Declaring that 'fingerprints do not lie'
Declaring that "fingerprints do not lie," Attorney General John Ashcroft announced that the Immigration and Naturalization Service will use electronic fingerprint scanners later this summer to check the identities of tens of thousands of foreign visitors as they arrive in airports in the United States.
The fingerprints of visitors will be compared to databases of fingerprints of known and suspected criminals and terrorists in an effort to intercept terrorists trying to enter the United States, Ashcroft said June 5.
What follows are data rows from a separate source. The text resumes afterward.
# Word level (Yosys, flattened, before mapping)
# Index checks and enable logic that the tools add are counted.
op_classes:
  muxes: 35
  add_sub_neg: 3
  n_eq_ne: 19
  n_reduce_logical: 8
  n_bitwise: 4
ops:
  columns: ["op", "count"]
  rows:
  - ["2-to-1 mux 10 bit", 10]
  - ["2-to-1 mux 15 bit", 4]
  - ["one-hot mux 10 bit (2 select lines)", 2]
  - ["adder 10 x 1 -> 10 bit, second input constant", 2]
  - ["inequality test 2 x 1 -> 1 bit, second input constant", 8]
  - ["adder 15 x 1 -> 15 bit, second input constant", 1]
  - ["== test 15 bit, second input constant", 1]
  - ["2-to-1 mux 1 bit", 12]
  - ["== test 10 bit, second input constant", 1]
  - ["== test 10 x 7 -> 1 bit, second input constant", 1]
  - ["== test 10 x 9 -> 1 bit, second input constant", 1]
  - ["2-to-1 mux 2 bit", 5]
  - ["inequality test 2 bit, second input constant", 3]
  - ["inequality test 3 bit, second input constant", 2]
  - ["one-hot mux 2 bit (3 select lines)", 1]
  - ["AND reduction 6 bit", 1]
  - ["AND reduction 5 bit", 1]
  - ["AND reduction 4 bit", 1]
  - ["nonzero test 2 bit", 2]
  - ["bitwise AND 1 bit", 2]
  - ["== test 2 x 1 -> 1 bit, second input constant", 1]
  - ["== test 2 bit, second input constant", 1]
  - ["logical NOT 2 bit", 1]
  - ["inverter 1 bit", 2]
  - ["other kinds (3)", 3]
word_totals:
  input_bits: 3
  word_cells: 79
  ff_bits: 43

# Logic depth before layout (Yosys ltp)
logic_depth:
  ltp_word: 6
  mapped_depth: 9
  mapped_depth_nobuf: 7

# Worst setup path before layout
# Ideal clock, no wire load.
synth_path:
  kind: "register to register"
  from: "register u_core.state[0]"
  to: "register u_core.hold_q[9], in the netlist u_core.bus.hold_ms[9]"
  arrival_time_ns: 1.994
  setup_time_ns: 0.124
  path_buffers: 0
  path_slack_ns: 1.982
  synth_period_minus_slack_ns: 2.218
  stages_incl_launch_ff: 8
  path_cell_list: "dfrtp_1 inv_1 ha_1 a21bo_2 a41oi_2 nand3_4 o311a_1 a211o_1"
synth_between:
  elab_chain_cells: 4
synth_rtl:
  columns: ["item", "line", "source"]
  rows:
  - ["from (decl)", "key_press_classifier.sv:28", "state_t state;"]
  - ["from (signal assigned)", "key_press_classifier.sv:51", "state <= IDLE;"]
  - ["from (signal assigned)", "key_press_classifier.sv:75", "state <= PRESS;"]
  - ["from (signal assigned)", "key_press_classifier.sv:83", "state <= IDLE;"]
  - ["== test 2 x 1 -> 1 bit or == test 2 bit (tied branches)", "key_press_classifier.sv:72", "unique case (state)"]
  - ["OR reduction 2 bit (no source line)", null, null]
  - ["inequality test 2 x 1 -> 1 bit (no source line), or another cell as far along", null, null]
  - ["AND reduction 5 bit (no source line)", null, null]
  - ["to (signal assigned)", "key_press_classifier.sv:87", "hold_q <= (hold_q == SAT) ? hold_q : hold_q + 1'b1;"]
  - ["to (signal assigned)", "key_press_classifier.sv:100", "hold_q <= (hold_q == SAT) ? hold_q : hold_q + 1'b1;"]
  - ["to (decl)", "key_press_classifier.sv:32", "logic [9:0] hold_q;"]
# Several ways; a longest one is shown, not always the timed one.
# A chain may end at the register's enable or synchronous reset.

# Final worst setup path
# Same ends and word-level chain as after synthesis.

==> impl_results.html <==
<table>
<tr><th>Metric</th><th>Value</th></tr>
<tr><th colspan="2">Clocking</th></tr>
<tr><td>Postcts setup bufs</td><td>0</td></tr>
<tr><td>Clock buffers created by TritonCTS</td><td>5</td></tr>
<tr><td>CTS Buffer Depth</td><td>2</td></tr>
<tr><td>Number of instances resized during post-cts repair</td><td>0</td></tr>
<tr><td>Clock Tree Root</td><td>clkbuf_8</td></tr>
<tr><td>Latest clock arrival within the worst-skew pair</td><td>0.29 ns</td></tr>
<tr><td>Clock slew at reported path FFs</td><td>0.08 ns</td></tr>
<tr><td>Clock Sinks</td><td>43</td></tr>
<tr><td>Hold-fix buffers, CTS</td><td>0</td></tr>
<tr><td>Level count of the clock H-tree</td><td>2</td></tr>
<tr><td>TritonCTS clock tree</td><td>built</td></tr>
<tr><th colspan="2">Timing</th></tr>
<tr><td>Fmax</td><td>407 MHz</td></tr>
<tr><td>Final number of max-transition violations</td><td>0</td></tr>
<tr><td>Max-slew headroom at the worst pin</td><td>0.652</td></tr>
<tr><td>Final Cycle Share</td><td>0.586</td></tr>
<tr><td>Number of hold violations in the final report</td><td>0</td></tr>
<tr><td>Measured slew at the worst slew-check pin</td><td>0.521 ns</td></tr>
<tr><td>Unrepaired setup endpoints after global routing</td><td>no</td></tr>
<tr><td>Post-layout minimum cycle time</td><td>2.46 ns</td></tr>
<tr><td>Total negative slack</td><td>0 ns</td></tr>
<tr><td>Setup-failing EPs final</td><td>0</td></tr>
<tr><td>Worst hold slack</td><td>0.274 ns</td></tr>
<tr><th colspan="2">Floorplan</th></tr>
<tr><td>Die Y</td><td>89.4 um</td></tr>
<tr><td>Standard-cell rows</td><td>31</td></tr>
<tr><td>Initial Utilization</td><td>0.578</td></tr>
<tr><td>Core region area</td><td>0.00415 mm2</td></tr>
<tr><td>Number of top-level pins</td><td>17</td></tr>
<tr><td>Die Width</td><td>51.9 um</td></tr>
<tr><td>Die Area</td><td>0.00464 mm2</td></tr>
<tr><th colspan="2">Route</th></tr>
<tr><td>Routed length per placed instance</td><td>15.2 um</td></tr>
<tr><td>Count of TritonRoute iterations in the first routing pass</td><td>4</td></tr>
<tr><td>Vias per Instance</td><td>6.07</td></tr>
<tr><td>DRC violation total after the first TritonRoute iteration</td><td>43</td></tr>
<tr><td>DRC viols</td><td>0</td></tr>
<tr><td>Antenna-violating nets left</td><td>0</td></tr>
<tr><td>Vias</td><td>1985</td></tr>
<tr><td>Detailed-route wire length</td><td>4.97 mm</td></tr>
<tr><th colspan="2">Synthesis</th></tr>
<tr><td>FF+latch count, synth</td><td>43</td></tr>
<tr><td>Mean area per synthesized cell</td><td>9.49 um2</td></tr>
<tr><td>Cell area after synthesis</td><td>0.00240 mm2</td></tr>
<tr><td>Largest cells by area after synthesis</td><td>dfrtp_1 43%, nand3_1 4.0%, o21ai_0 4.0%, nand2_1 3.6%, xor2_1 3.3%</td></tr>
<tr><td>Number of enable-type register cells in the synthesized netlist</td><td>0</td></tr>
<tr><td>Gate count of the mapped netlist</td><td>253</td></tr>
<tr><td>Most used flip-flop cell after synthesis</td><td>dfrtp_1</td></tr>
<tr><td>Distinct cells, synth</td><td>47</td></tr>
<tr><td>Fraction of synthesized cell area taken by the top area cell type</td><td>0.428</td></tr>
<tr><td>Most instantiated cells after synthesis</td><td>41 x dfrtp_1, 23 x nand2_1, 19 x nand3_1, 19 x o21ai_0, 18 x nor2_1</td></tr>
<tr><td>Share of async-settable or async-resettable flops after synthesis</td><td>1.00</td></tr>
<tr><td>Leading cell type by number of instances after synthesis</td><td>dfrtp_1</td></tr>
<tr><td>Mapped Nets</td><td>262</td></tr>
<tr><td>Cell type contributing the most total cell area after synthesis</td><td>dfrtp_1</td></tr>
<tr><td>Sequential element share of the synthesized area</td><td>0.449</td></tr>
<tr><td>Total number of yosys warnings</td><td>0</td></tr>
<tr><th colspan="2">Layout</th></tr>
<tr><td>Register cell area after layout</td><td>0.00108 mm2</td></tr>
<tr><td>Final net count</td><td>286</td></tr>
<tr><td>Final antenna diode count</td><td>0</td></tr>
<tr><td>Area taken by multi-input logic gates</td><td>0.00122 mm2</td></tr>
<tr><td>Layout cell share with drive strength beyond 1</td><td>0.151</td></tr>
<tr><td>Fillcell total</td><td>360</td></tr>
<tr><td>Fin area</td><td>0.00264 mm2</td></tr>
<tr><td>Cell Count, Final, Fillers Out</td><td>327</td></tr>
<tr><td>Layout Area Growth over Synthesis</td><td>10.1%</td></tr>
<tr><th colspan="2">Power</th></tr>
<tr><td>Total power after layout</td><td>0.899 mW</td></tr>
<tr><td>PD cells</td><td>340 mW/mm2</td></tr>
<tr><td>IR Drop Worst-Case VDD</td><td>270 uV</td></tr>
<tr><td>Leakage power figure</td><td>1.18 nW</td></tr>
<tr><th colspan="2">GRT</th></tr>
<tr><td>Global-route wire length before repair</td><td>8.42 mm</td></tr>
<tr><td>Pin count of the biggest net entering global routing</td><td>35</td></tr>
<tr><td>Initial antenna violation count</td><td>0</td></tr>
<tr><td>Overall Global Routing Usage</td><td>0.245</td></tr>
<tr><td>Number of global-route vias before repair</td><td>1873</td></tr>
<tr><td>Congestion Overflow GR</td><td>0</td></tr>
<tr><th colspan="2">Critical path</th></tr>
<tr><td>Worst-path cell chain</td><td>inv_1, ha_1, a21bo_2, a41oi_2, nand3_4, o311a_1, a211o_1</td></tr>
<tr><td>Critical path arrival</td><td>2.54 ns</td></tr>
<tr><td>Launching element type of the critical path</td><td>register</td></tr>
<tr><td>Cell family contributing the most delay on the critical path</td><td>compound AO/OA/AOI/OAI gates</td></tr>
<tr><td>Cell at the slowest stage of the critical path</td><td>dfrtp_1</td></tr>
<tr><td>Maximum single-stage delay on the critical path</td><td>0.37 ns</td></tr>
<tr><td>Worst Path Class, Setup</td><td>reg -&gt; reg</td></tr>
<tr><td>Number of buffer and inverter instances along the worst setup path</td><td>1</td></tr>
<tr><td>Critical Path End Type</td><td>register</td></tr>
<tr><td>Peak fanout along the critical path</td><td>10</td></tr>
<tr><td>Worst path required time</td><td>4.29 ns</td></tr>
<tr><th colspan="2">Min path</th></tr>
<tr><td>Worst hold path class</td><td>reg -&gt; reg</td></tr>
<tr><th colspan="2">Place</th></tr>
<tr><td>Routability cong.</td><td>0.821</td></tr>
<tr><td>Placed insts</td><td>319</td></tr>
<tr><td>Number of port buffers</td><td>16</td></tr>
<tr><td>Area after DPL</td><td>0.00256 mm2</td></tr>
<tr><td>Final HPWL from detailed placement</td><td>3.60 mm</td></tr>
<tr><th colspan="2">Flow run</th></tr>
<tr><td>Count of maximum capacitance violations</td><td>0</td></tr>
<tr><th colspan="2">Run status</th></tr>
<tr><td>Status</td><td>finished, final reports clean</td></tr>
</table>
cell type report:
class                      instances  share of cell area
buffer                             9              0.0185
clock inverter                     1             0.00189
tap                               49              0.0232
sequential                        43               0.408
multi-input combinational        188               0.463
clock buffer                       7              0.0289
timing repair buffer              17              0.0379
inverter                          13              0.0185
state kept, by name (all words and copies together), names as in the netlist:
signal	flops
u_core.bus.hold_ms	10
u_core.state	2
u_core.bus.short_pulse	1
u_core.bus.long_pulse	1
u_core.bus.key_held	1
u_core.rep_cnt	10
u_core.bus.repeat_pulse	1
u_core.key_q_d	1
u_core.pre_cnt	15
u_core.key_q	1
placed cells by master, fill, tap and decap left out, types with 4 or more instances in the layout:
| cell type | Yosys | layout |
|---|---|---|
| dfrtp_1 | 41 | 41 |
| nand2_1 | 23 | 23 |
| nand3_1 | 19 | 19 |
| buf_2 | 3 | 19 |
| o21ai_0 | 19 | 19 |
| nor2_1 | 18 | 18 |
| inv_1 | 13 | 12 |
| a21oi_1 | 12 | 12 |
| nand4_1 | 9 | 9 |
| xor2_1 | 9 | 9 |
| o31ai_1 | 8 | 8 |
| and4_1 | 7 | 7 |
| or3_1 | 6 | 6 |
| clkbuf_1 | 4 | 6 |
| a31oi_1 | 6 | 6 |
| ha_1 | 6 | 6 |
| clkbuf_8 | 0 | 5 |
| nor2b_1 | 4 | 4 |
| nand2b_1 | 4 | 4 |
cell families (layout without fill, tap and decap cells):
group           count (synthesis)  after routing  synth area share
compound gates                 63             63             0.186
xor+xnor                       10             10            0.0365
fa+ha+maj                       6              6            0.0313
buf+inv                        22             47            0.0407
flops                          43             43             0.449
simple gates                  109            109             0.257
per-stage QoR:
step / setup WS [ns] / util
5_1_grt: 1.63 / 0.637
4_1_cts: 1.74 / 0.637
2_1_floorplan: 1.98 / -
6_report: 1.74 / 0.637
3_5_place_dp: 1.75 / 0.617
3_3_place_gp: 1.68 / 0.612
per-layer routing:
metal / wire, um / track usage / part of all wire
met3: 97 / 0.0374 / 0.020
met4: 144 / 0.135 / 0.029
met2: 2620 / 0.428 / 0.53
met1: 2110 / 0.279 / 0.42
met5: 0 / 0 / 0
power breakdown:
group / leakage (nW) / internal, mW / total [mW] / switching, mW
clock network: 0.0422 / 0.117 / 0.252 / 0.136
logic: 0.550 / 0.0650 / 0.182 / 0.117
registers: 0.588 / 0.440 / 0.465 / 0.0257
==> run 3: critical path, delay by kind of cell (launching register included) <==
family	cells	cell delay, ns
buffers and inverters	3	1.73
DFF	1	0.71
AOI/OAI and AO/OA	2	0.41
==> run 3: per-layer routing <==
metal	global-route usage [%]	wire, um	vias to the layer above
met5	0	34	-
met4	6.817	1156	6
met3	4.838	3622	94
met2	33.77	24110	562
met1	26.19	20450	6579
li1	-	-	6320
[src/rtl/serial_deser.sv]
// LSB-first serial-to-parallel receiver with frame alignment, a registered
// valid/ready word output and sticky overrun / framing-error flags.
//
//   state    | meaning
//   ---------+-----------------------------------------------------------
//   ST_IDLE  | not yet aligned; bits without frame_start are ignored
//   ST_SHIFT | aligned; every qualified bit is shifted in and counted
module serial_deser #(
  parameter int WIDTH = 16,
  parameter int CW    = $clog2(WIDTH)
) (
  input  logic             clk,
  input  logic             rst,
  input  logic             sin,
  input  logic             sin_valid,
  input  logic             frame_start,
  input  logic             out_ready,
  input  logic             clr_err,
  output logic [WIDTH-1:0] data_out,
  output logic             out_valid,
  output logic [WIDTH-1:0] temp,
  output logic [CW-1:0]    bit_cnt,
  output logic             busy,
  output logic             overrun,
  output logic             frame_err
);

  localparam logic [0:0]    ST_IDLE  = 1'b0;
  localparam logic [0:0]    ST_SHIFT = 1'b1;
  localparam logic [CW-1:0] CNT_LAST = CW'(WIDTH - 1);

  logic [0:0]       state_q, state_d;
  logic [WIDTH-1:0] temp_q, temp_d;
  logic [WIDTH-1:0] data_q, data_d;
  logic [CW-1:0]    cnt_q, cnt_d;
  logic             valid_q, valid_d;
  logic             ovr_q, ovr_d;
  logic             ferr_q, ferr_d;

  logic             shift_en;
  logic             complete;
  logic             ferr_ev;
  logic             ovr_ev;
  logic [WIDTH-1:0] shifted;

  always_comb begin
    shift_en = sin_valid & (frame_start | (state_q == ST_SHIFT));
    shifted  = {sin, temp_q[WIDTH-1:1]};
    // A frame_start bit is always bit 0, so it can never complete a word.
    complete = shift_en & ~frame_start & (cnt_q == CNT_LAST);
    ferr_ev  = frame_start & (state_q == ST_SHIFT) & (cnt_q != '0);
    ovr_ev   = complete & valid_q & ~out_ready;
  end

  always_comb begin
    state_d = state_q;
    temp_d  = temp_q;
    cnt_d   = cnt_q;
    data_d  = data_q;
    valid_d = valid_q;

    if (frame_start) begin
      state_d = ST_SHIFT;
    end

    if (shift_en) begin
      temp_d = shifted;
    end

    if (frame_start) begin
      cnt_d = shift_en ? CW'(1) : '0;
    end else if (shift_en) begin
      cnt_d = complete ? '0 : cnt_q + CW'(1);
    end

    if (complete) begin
      data_d  = shifted;
      valid_d = 1'b1;
    end else if (valid_q && out_ready) begin
      valid_d = 1'b0;
    end

    // Set beats clear when both happen on the same edge.
    ovr_d  = ovr_ev | (ovr_q & ~clr_err);
    ferr_d = ferr_ev | (ferr_q & ~clr_err);
  end

  always_ff @(posedge clk) begin
    if (!rst) begin
      state_q <= ST_IDLE;
      temp_q  <= '0;
      data_q  <= '0;
      cnt_q   <= '0;
      valid_q <= 1'b0;
      ovr_q   <= 1'b0;
      ferr_q  <= 1'b0;
    end else begin
      state_q <= state_d;
      temp_q  <= temp_d;
      data_q  <= data_d;
      cnt_q   <= cnt_d;
      valid_q <= valid_d;
      ovr_q   <= ovr_d;
      ferr_q  <= ferr_d;
    end
  end

  assign data_out  = data_q;
  assign out_valid = valid_q;
  assign temp      = temp_q;
  assign bit_cnt   = cnt_q;
  assign busy      = (state_q == ST_SHIFT);
  assign overrun   = ovr_q;
  assign frame_err = ferr_q;

endmodule

[config.mk]
export PLATFORM = sky130hd
export DESIGN_NAME = serial_deser
export DESIGN_NICKNAME = d
export VERILOG_FILES = /design/src/rtl/serial_deser.sv
export SDC_FILE = /design/constraint.sdc
export NUM_CORES = 1
export LEC_CHECK = 0
export CORE_MARGIN = 4
export CORE_UTILIZATION = 40
export DETAILED_ROUTE_END_ITERATION = 12
export PLACE_DENSITY = 0.69
export SLEW_MARGIN = 10
export SYNTH_ARGS = -nofsm -noshare
export SYNTH_HDL_FRONTEND = slang
export SYNTH_SLANG_ARGS = --single-unit
[constraint.sdc]
create_clock -name clk -period 1.53 [get_ports clk]
set_input_delay 0.2295 -clock clk [delete_from_list [all_inputs] [get_ports clk]]
set_output_delay 0.2295 -clock clk [all_outputs]
set_load 0.1 [all_outputs]
* Word-level counts from Yosys, hierarchy flattened
Index checks and enable logic that the tools add are counted.
W data, S select, Z words.
** Operators by class
- Reduce and logical (&&, ||, !) cells :: 4
- Equality and inequality tests :: 1
- Add/sub/neg operators :: 1
- Bitwise gates (word level) :: 15
- Muxes and demuxes :: 6
** Operator list (count)
- $mux W4 :: 3
- $and A1 B1 Y1 :: 9
- $add A4 B1 Y4 const B :: 1
- $eq A4 B4 Y1 const B :: 1
- $reduce_bool A2 Y1 :: 2
- $reduce_bool A4 Y1 :: 1
- $mux W1 :: 3
- $not A1 Y1 :: 3
- $or A1 B1 Y1 :: 3
- $logic_and A1 B1 Y1 :: 1
** Word-level totals
- Register bits after elaboration :: 40

* Longest topological paths before layout
Gate-level depths: netlist of run 1.
- Depth in word-level cells :: 7
- Gate-level depth with buffers :: 6

* Worst setup path before layout of run 1
OpenSTA, ideal clock, no wires.
- Kind :: flip-flop to flip-flop
- Start point :: register cnt_q[1], in the netlist bit_cnt[1]
- End point :: register data_q[0], in the netlist data_out[0]
- Period minus slack after synthesis :: 2177 ps
- Arrival time :: 2104 ps
- Path slack :: -647 ps
- Stages on the path, launching flop included :: 7
- Setup time :: 72 ps
- Path buffers :: 2
- Required time :: 1458 ps
- Cell sequence :: dfxtp_1 ha_1 nand3_1 nor3_2 buf_6 buf_12 mux2i_1
** On the way
- Cells in the longest elaborated chain, start to end :: 2
** RTL lines
- from (decl) :: line 35 : logic [CW-1:0] cnt_q, cnt_d;
- from (signal assigned) :: line 101 : cnt_q <= cnt_d;
- $eq A4 B4 Y1 :: line 50 : complete = shift_en & ~frame_start & (cnt_q == CNT_LAST);
- $and A1 B1 Y1 :: line 50
- to (signal assigned) :: line 100 : data_q <= data_d;
- to (decl) :: line 34 : logic [WIDTH-1:0] data_q, data_d;
No other way between the ends.
A chain may end at the register's enable or synchronous reset.

* Worst setup path after layout of run 1
- Start point :: register cnt_q[1], in the netlist bit_cnt[1]
- End point :: register data_q[11], in the netlist data_out[11]
The elaborated chain is that of the path after synthesis.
Prints will also be checked against a new database of "latent fingerprints" collected by U.S. troops as they combed through abandoned terrorist training camps in Afghanistan, Ashcroft disclosed. "The operations of the U.S. military in Afghanistan have allowed us to expand that database considerably," he said.
A smaller version of the system is already quietly at work at several U.S. ports of entry, Ashcroft said. Since January, INS has caught an average of 67 people each week whose fingerprints matched those in the databases. About 1,400 wanted criminals have been arrested as they tried to enter the country, Ashcroft said when announcing plans to expand the system to all airports where foreigners arrive.
Digital fingerprint identification systems are highly accurate, said Michael McCabe, a fingerprint and imaging expert at the National Institute of Standards and Technology. "If terrorists are in the database, there's a good chance we'll find them" by scanning fingerprints and checking them against the database, he said.
The fingerprint scanners and fingerprint databases are one part of a three-element National Security Entry/Exit Registration System that Ashcroft has ordered to begin keeping better track of foreign nationals who are in the United States.
Besides fingerprinting tens of thousands of arriving visitors, Ashcroft said some foreign visitors will also be photographed. Aliens who are deemed to pose a threat to national security also will be required to register with INS after they have been in the United States for 30 days, and once a year thereafter. And certain visitors will be required to notify INS when they depart.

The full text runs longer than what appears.